A retrospective analysis of melanoma patients receiving inguinal LND in our facility between 2003 and 2013 was performed. Patients were divided into two groups: the saphenous vein resection group and the vein sparing group. Surgical morbidity, including wound infection, lymphatic fistula, severe bleeding, neurological complications, and chronic lymphedema, as well as regional recurrence-free survival were investigated.
A total of 106 patients were included in this study; of these, the saphenous vein was spared in 41 patients (38.7%). The rate of lymphatic fistula was 51.6 vs. 48.8%, wound infection occurred in 31.3 vs. 24.4%, and patients suffered from chronic lymphedema in 30.0 vs. 26.5% in V. saphena magna resection vs. sparing group. Differences observed, however, were not significant. No difference in regional recurrence-free survival between the two study groups was detected.
The results of our retrospective analysis could not confirm the promising results reported in earlier studies. Thus, sparing of the saphenous vein appears to be optional.
In patients suffering from malignant melanoma, the standard treatment protocol is wide excision of the primary tumor followed by sentinel lymph node biopsy (SLNB) from the draining lymphatic basin if the tumor is ≥1 mm thick and complete inguinal lymph node dissection (LND) if metastatic involvement of the sentinel node is found. LND is also indicated if macro-metastases are detected during physical examination or in any cross-sectional study [1, 2]. The need for complete LND in case of positive SLNB remains controversial as this strategy does not seem to provide any survival benefit compared with careful observation and performing delayed LND when macro-metastases become evident at follow-up [3, 4]. Nevertheless, inguinal LND remains part of therapy for patients with melanomas of the lower limb and trunk when evident macro-metastases are detected during pretreatment staging or during follow-up.
Inguinal LND is a surgical procedure with a high morbidity rate and wound complication rates of up to 71% [5, 6]. Many variations in surgical technique, such as sartorius transposition or saphenous vein-sparing LND, have been proposed to reduce procedural morbidity [7, 8]. A randomized controlled trial revealed that sartorius transposition presents no advantages over conventional inguinal LND. By contrast, three retrospective studies on saphenous vein-sparing inguinal LND showed that the procedure yields lower rates of lymphedema [9,10,11]. In these studies, surgery was performed in patients with vulvar cancer.

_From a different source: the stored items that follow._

Context: an optimization exercise on an open-source flow, tuned for small area. The choices shown serve that exercise and are no tape-out recipe.
At most, simulation tests tie the RTL to the original design; equivalence was not proved.
No functional check of the RTL was part of run 4.

==> flow/design.v (outline; a module is shown in full before it is edited, if it fits) <==
// module hb_au: 2047 lines
// module hb_cascade: 144 lines
module hb_cascade (
    input  wire        clk,
    input  wire        rst,
    input  wire [3:0]  cfg_dec,
    input  wire        in_valid,
    input  wire [15:0] in_data,
    input  wire        in_mark,
    output reg         out_valid,
    output reg  [15:0] out_data,
    output reg         out_mark
);
  // ...
==> flow/run.sh <==
#!/bin/bash
# synth_recipe.tcl (not shown) runs the flow's synth.tcl, then flattens the netlist and writes it again
# the make line also repeats each setting of config.mk as NAME=value (left out here)
make -C /OpenROAD-flow-scripts/flow DESIGN_CONFIG=/design/flow/config.mk WORK_HOME=/design/flow/orfs CLKGATE_MAP_FILE= SYNTH_SCRIPT=/design/flow/synth_recipe.tcl finish
==> flow/config.mk <==
export PLATFORM = sky130hd
export DESIGN_NAME = hb_cascade
export DESIGN_NICKNAME = hb_cascade
export VERILOG_FILES = /design/flow/design.v
export SDC_FILE = /design/flow/constraint.sdc
export NUM_CORES = 4
export LEC_CHECK = 0
export ABC_CLOCK_PERIOD_IN_PS = 16000
export CAP_MARGIN = 20
export CORE_MARGIN = 2
export CORE_UTILIZATION = 60
export CTS_BUF_LIST = sky130_fd_sc_hd__clkbuf_4 sky130_fd_sc_hd__clkbuf_8
export PLACE_DENSITY = 0.7
export SLEW_MARGIN = 20
==> flow/constraint.sdc <==
create_clock -name core_clock -period 16.0 [get_ports {clk}]
set_input_delay 3.2000 -clock core_clock [delete_from_list [all_inputs] [get_ports {clk}]]
set_output_delay 3.2000 -clock core_clock [all_outputs]
set_load 0.01 [all_outputs]
==> impl_metrics.ini, run 1 <==
[grt]
track_usage_pct = 28.2
antenna_found_initial = 15

[synth]
synth_edf_count = 2288
synthMuxAreaShare_pct = 0.644
synth.area.top_cells = edfxtp_1 70%, fa_1 11%, dfxtp_1 3.6%
synth_most_common_cell = edfxtp_1
synthSimpleGateAreaFrac_pct = 2.28

[sta]
max_freq_mhz = 64.6
rsz0062_at_grt = no
hold_violations = 0

[floorplan]
die_area_um2 = 167000
rows = 148

[critical_path]
worstSetupEndpointType = flip-flop

[route]
drtIter0Drc = 5741
route.met2.wl_mm = 109
wl_met1_mm = 99.0
dr.pass1.iters = 6
drc_errors = 0

[finish]
finalInstanceArea_um2 = 110000
num-nets-final = 6456
n_clock_buffer = 566
drive_gt1_share_pct = 13.7
inv_count = 474

[hold_path]
whs_endpoint = g_st[4].b[2][10]

[placed_design]
dp.cells = 7626
pre_cts_slack_ps = -601
placed_area_um2 = 102000

[run_status]
status = complete, no violations

[clocking]
ctsResizeCount = 0
cts_buffers = 387
cts_setup_buffers = 0
==> module hb_cascade, before the edit <==
module hb_cascade (
    input  wire        clk,
    input  wire        rst,
    input  wire [3:0]  cfg_dec,
    input  wire        in_valid,
    input  wire [15:0] in_data,
    input  wire        in_mark,
    output reg         out_valid,
    output reg  [15:0] out_data,
    output reg         out_mark
);
    wire [3:0] sel = (cfg_dec > 4'd8) ? 4'd8 : cfg_dec;
    wire [15:0] win [0:95];
    wire [15:0] cen [0:7];
    wire [8:1]  wmk;
    wire [8:1]  srv;                 
    wire [15:0] aw [0:11];
    genvar i, j;
    generate
        for (i = 0; i < 12; i = i + 1) begin : g_mx
            assign aw[i] = ({16{srv[1]}} & win[i])      | ({16{srv[2]}} & win[12+i])
                         | ({16{srv[3]}} & win[24+i])   | ({16{srv[4]}} & win[36+i])
                         | ({16{srv[5]}} & win[48+i])   | ({16{srv[6]}} & win[60+i])
                         | ({16{srv[7]}} & win[72+i])   | ({16{srv[8]}} & win[84+i]);
        end
    endgenerate
    wire [15:0] ac = ({16{srv[1]}} & cen[0]) | ({16{srv[2]}} & cen[1])
                   | ({16{srv[3]}} & cen[2]) | ({16{srv[4]}} & cen[3])
                   | ({16{srv[5]}} & cen[4]) | ({16{srv[6]}} & cen[5])
                   | ({16{srv[7]}} & cen[6]) | ({16{srv[8]}} & cen[7]);
    wire [15:0] y;
    wire        ovf;
    hb_au u_au (
        .clk(clk),
        .a0(aw[0]), .a1(aw[1]), .a2(aw[2]),   .a3(aw[3]),   .a4(aw[4]),   .a5(aw[5]),
        .a6(aw[6]), .a7(aw[7]), .a8(aw[8]),   .a9(aw[9]),   .a10(aw[10]), .a11(aw[11]),
        .c(ac), .y(y), .ovf(ovf));
    reg  [8:1]  srv_d;
    reg         wm_d;
    always @(posedge clk) begin
        srv_d <= rst ? 8'd0 : srv;
        wm_d  <= |(srv & wmk);
    end
    wire        ym = wm_d | ovf;
    integer k;
    reg [15:0] a1 [0:10];            
    reg [15:0] b1 [0:5];             
    reg [4:0]  cnt1;
    reg [4:0]  mc1;                  
    wire       ev1 = in_valid & ~rst & (sel != 4'd0);
    assign srv[1] = ev1 & (cnt1 == 5'd23);
    assign win[0] = in_data;
    generate
        for (i = 1; i < 12; i = i + 1) begin : g_w1
            assign win[i] = a1[i-1];
        end
    endgenerate
    assign cen[0] = b1[5];
    assign wmk[1] = in_mark | (mc1 <= 5'd21);
    always @(posedge clk) begin
        if (rst) begin
            cnt1 <= 5'd0;
            mc1  <= 5'd23;
        end else if (ev1) begin
            cnt1 <= (cnt1 == 5'd23) ? 5'd22 : cnt1 + 5'd1;
            if (in_mark)
                mc1 <= 5'd0;
            else if (mc1 < 5'd23)
                mc1 <= mc1 + 5'd1;
        end
        if (ev1 & cnt1[0]) begin
            a1[0] <= in_data;
            for (k = 1; k < 11; k = k + 1)
                a1[k] <= a1[k-1];
        end
        if (ev1 & ~cnt1[0]) begin
            b1[0] <= in_data;
            for (k = 1; k < 6; k = k + 1)
                b1[k] <= b1[k-1];
        end
    end
    wire [8:1] req;
    generate
        for (j = 2; j <= 8; j = j + 1) begin : g_st
            localparam FO = (j == 3 || j >= 5) ? 1'b0 : 1'b1;
            reg [15:0] a [0:11];     
            reg [15:0] b [0:5];      
            reg [4:0]  cnt;
            reg [4:0]  mc;
            reg        rq;
            wire       ev = srv_d[j-1] & (sel >= j);
            wire       ap = (cnt[0] == FO);
            assign req[j] = rq;
            for (i = 0; i < 12; i = i + 1) begin : g_w
                assign win[12*(j-1) + i] = a[i];
            end
            assign cen[j-1] = b[5];
            assign wmk[j] = (mc <= 5'd22);
            always @(posedge clk) begin
                if (rst) begin
                    cnt <= 5'd0;
                    mc  <= 5'd23;
                    rq  <= 1'b0;
                end else begin
                    if (ev) begin
                        cnt <= (cnt == 5'd23) ? 5'd22 : cnt + 5'd1;
                        if (ym)
                            mc <= 5'd0;
                        else if (mc < 5'd23)
                            mc <= mc + 5'd1;
                    end
                    if (ev & ap & (cnt[4:1] == 4'd11))
                        rq <= 1'b1;
                    else if (srv[j])
                        rq <= 1'b0;
                end
                if (ev & ap) begin
                    a[0] <= y;
                    for (k = 1; k < 12; k = k + 1)
                        a[k] <= a[k-1];
                end
                if (ev & ~ap) begin
                    b[0] <= y;
                    for (k = 1; k < 6; k = k + 1)
                        b[k] <= b[k-1];
                end
            end
        end
    endgenerate
    assign req[1] = 1'b0;
    assign srv[2] = req[2] & ~srv[1];
    assign srv[3] = req[3] & ~srv[1] & ~req[2];
    assign srv[4] = req[4] & ~srv[1] & ~|req[3:2];
    assign srv[5] = req[5] & ~srv[1] & ~|req[4:2];
    assign srv[6] = req[6] & ~srv[1] & ~|req[5:2];
    assign srv[7] = req[7] & ~srv[1] & ~|req[6:2];
    assign srv[8] = req[8] & ~srv[1] & ~|req[7:2];
    wire done = (sel == 4'd0) ? in_valid : srv_d[sel];
    always @(posedge clk) begin
        out_valid <= ~rst & done;
        out_data  <= (sel == 4'd0) ? in_data : y;
        out_mark  <= (sel == 4'd0) ? in_mark : ym;
    end
endmodule
==> inputs of run 2 (changes only) <==
--- a/flow/design.v
+++ b/flow/design.v
@@ -2058,4 +2058,12 @@
 );
     wire [3:0] sel = (cfg_dec > 4'd8) ? 4'd8 : cfg_dec;
+    reg        iv;
+    reg [15:0] id;
+    reg        im;
+    always @(posedge clk) begin
+        iv <= in_valid & ~rst;
+        id <= in_data;
+        im <= in_mark;
+    end
     wire [15:0] win [0:95];
     wire [15:0] cen [0:7];
@@ -2095,7 +2103,7 @@
     reg [4:0]  cnt1;
     reg [4:0]  mc1;                  
-    wire       ev1 = in_valid & ~rst & (sel != 4'd0);
+    wire       ev1 = iv & (sel != 4'd0);
     assign srv[1] = ev1 & (cnt1 == 5'd23);
-    assign win[0] = in_data;
+    assign win[0] = id;
     generate
         for (i = 1; i < 12; i = i + 1) begin : g_w1
@@ -2104,5 +2112,5 @@
     endgenerate
     assign cen[0] = b1[5];
-    assign wmk[1] = in_mark | (mc1 <= 5'd21);
+    assign wmk[1] = im | (mc1 <= 5'd21);
     always @(posedge clk) begin
         if (rst) begin
@@ -2111,5 +2119,5 @@
         end else if (ev1) begin
             cnt1 <= (cnt1 == 5'd23) ? 5'd22 : cnt1 + 5'd1;
-            if (in_mark)
+            if (im)
                 mc1 <= 5'd0;
             else if (mc1 < 5'd23)
@@ -2117,10 +2125,10 @@
         end
         if (ev1 & cnt1[0]) begin
-            a1[0] <= in_data;
+            a1[0] <= id;
             for (k = 1; k < 11; k = k + 1)
                 a1[k] <= a1[k-1];
         end
         if (ev1 & ~cnt1[0]) begin
-            b1[0] <= in_data;
+            b1[0] <= id;
             for (k = 1; k < 6; k = k + 1)
                 b1[k] <= b1[k-1];
@@ -2183,9 +2191,9 @@
     assign srv[7] = req[7] & ~srv[1] & ~|req[6:2];
     assign srv[8] = req[8] & ~srv[1] & ~|req[7:2];
-    wire done = (sel == 4'd0) ? in_valid : srv_d[sel];
+    wire done = (sel == 4'd0) ? iv : srv_d[sel];
     always @(posedge clk) begin
         out_valid <= ~rst & done;
-        out_data  <= (sel == 4'd0) ? in_data : y;
-        out_mark  <= (sel == 4'd0) ? in_mark : ym;
+        out_data  <= (sel == 4'd0) ? id : y;
+        out_mark  <= (sel == 4'd0) ? im : ym;
     end
 endmodule
--- a/flow/config.mk
+++ b/flow/config.mk
@@ -9,6 +9,8 @@
 export CAP_MARGIN = 20
 export CORE_MARGIN = 2
-export CORE_UTILIZATION = 60
-export CTS_BUF_LIST = sky130_fd_sc_hd__clkbuf_4 sky130_fd_sc_hd__clkbuf_8
-export PLACE_DENSITY = 0.7
+export CORE_UTILIZATION = 70
+export CTS_BUF_LIST = sky130_fd_sc_hd__clkbuf_16
+export CTS_CLUSTER_DIAMETER = 80
+export CTS_CLUSTER_SIZE = 30
+export PLACE_DENSITY = 0.78
 export SLEW_MARGIN = 20
==> impl_metrics.ini, run 2 <==
[floorplan]
start_util_pct = 70.6
die_x_um = 382
ios = 42
coreArea_um2 = 142000
fp.dieH_um = 382
rows = 138
die_area_um2 = 146000

[hold_path]
min_from = g_st[7].b[4][4]
min_path_type = flip-flop to flip-flop
whs_endpoint = g_st[7].b[5][4]
holdPathStages = 0

[synth]
synth_area_per_cell_um2 = 18.1
yosysWarnings = 34
synth_edf_count = 2288
syn_area_um2 = 100000
synthArstFlopShare_pct = 0
ys_seq_area_share_pct = 72.5
synthFlopType = edfxtp_1
yosysTopAreaCellShare_pct = 68.5
synthDistinctLibCells = 75
synth_most_common_cell = edfxtp_1
synth.area.top_cells = edfxtp_1 69%, fa_1 10%, dfxtp_1 3.9%
synth_largest_area_cell = edfxtp_1
netlist_instances = 5552
synth_common_cells = 2288 x edfxtp_1, 517 x fa_1, 421 x inv_1
ys_ff_latch = 2485

[critical_path]
crit_path_max_incr_delay_ps = 550
cpMostUsedCell = fa_1
crit_fanout = 7
worstSetupEndpointType = flip-flop
rr_startpoint = u_au.r1_1
crit_buf_inv = 6
critPathSlowestCell = fa_1
path_class = input port to flip-flop
r2r_slack_ps = 680
cpLargestDelayFamily = adder cells
start_kind = input port
reg2reg_to = out_data[8]
arrival_ps = 16240
critical_path_required_ps = 16640
worst-r2r-cell-count = 40

[grt]
grt_pass1_vias = 51100
track_usage_pct = 32.1
grt_max_degree = 165
antenna_found_initial = 10
grt-ovfl-total = 0
grt_pass1_wl_mm = 339

[placed_design]
gp_congestion = 0.994
placed_area_um2 = 103000
io_buffers = 41
pre_cts_slack_ps = -699
hpwl_mm = 155

[clocking]
htreeDepth = 3
clock_path_buffers = 3
clk_latency_ps = 780
clock_sinks = 2485
tritoncts = built
root_buffer = clkbuf_16
holdBufCountCts = 0
cts_buffers = 100
path_clk_slew_ps = 110

[finish]
num-nets-final = 6223
drive_gt1_share_pct = 9.42
finalInstanceArea_um2 = 106000
layout_top_registers = g_st.a x1344, g_st.b x672, a1 x176
final_cell_mix = 2288 x edfxtp_1, 501 x fa_1, 453 x inv_1, 255 x nand2_1, 236 x a22oi_1
largest_reg_flops = 1344
largest-register = g_st.a
layout_commonest_cell = edfxtp_1
area_growth_syn_to_layout_pct = 6.19

[route]
drt_wl_total_mm = 229
drtIter0Drc = 5419
dr.pass1.iters = 6
ant_nets = 0
post_drt_wl_per_cell_um = 30.3
vias_per_cell = 6.59
drc_errors = 0
vias = 49900

[sta]
slew_violations = 0
fin_crit_ps = 15600
rsz0062_at_grt = no
tightest_slew_ps = 1180
fin_setup_tns_ps = 0
hold_violations = 0
holdWs_ps = 414
setup_violations = 0
slew_headroom_pct = 21.2
max_freq_mhz = 64.1
final.setup_skew_ps = 34.3
period_share_pct = 97.5
setup_slack_ps = 402

[job]
cap_violations = 0

[run_status]
status = complete, no violations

Studies on variations in LND procedures in melanoma patients are rare. A retrospective study showing no difference in postoperative wound breakdown has been reported, and this study provides no further information related to other morbidities or oncologic outcomes . No persistent lymphedema formation 18 months after saphenous vein-sparing inguinal LND was reported by the only prospective single-arm study available thus far . Despite its obvious strengths, however, this study was missing a control arm and used only a small study population, thereby weakening the impacts of its results. Furthermore, oncologic outcomes in this work were investigated only rudimentarily because the mean follow-up period was only 14.8 months.
In this retrospective study, we report 10-year findings on the effects of saphenous vein-sparing LND on surgical morbidity and oncologic outcomes in melanoma patients.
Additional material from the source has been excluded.